* _Your goal_:
A line below contains "run 3: stage", and a later one contains "met5: 0 / 0". Repeat both, with every line between them, exactly.

* _Data in this exercise_:
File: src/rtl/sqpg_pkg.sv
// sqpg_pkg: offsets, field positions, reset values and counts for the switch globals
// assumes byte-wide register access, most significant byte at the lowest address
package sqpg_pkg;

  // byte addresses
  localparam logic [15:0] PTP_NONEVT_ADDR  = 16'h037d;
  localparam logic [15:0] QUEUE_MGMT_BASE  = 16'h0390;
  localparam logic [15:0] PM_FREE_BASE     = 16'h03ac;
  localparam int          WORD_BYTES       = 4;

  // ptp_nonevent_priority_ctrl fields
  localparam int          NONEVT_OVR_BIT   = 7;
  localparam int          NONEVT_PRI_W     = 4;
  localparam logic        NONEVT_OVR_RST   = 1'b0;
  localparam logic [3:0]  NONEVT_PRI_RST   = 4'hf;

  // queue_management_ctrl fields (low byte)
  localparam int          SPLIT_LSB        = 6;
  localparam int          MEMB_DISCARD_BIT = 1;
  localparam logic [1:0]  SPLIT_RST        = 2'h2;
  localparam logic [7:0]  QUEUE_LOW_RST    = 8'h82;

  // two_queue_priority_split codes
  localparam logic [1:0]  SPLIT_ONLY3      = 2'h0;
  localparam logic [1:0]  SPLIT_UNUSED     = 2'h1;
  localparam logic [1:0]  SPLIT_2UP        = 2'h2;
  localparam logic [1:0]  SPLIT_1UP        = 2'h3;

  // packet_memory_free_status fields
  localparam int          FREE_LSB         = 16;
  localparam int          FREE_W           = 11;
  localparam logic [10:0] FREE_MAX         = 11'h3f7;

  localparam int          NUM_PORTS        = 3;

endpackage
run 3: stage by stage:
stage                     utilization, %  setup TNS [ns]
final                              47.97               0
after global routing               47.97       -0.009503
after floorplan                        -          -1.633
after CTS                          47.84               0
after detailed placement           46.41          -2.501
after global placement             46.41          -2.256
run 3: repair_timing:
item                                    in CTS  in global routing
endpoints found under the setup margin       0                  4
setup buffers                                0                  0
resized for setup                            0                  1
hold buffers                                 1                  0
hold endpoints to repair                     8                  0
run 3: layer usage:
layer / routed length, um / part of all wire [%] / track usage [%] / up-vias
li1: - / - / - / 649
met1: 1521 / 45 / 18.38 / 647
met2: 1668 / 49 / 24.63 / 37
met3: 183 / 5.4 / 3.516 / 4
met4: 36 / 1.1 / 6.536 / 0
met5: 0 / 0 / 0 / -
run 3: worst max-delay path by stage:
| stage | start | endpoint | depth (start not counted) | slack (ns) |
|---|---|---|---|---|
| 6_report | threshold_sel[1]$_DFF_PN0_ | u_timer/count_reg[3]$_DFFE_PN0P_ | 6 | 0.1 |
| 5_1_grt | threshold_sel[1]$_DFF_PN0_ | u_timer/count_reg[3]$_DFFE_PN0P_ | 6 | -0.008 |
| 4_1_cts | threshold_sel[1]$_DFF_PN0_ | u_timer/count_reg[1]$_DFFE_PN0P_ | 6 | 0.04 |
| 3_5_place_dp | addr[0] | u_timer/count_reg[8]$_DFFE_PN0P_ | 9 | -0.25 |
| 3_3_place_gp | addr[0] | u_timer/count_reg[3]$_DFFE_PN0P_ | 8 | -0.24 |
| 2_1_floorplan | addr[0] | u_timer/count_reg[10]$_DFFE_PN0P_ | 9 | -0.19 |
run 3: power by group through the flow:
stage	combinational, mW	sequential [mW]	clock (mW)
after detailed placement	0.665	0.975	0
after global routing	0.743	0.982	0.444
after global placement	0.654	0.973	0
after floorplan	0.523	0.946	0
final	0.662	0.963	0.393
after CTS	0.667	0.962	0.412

* * *

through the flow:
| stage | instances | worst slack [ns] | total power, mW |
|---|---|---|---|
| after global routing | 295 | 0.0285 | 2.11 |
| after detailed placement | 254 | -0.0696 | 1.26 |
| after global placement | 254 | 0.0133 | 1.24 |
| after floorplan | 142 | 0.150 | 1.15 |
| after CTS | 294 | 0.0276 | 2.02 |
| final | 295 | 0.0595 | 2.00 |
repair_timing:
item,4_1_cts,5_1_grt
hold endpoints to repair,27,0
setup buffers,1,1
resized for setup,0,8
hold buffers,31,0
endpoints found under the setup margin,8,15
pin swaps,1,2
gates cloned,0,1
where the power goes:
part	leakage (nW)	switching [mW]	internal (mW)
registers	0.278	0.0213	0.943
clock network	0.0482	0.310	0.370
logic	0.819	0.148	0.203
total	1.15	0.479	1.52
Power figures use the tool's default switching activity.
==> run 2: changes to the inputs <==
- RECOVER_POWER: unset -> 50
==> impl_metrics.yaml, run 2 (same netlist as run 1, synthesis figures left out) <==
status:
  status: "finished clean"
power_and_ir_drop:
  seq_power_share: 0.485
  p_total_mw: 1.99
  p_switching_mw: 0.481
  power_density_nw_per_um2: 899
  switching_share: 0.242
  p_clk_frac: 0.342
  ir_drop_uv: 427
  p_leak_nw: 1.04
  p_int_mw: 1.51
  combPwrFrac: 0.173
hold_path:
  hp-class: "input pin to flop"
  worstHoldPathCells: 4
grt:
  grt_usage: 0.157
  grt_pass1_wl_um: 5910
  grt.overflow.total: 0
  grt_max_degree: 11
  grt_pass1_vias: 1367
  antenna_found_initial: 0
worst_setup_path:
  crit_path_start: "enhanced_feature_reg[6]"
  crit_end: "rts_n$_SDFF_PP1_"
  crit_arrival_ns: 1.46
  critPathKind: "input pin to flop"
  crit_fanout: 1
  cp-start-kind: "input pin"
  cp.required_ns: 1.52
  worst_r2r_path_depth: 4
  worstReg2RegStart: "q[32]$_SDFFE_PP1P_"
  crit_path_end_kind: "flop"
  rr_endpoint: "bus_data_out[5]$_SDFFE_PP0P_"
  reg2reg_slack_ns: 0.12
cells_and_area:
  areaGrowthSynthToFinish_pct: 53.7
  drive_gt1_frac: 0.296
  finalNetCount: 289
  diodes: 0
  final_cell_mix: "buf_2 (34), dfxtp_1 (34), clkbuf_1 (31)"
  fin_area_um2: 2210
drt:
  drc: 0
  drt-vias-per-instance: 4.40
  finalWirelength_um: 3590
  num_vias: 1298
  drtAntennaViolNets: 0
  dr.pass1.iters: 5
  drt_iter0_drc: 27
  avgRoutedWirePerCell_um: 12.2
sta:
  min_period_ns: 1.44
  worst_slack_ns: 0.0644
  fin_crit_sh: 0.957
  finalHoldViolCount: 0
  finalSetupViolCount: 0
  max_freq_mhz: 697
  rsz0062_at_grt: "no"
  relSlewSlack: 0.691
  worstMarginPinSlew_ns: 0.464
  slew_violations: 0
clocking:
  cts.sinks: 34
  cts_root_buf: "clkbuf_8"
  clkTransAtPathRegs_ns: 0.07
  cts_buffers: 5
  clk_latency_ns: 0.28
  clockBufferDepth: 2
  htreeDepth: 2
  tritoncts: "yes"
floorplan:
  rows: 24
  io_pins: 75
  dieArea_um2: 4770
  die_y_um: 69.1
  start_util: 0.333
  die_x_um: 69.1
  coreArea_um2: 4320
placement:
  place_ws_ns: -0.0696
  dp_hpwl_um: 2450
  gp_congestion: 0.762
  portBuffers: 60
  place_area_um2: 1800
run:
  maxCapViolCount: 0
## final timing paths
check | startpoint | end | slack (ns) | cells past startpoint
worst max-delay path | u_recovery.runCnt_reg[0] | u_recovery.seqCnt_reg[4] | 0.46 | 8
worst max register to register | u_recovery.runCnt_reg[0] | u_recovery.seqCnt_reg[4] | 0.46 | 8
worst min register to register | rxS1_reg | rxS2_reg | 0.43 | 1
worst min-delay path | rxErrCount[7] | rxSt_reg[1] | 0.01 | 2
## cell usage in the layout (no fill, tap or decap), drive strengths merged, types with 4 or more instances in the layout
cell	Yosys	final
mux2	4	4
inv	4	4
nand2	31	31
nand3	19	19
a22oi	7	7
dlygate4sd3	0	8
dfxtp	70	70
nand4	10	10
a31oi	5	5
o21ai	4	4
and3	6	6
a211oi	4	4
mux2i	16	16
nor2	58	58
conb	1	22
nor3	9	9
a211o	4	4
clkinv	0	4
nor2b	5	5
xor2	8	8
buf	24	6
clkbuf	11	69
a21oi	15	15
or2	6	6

* _Task answer_:
run 3: stage by stage:
stage                     utilization, %  setup TNS [ns]
final                              47.97               0
after global routing               47.97       -0.009503
after floorplan                        -          -1.633
after CTS                          47.84               0
after detailed placement           46.41          -2.501
after global placement             46.41          -2.256
run 3: repair_timing:
item                                    in CTS  in global routing
endpoints found under the setup margin       0                  4
setup buffers                                0                  0
resized for setup                            0                  1
hold buffers                                 1                  0
hold endpoints to repair                     8                  0
run 3: layer usage:
layer / routed length, um / part of all wire [%] / track usage [%] / up-vias
li1: - / - / - / 649
met1: 1521 / 45 / 18.38 / 647
met2: 1668 / 49 / 24.63 / 37
met3: 183 / 5.4 / 3.516 / 4
met4: 36 / 1.1 / 6.536 / 0
met5: 0 / 0 / 0 / -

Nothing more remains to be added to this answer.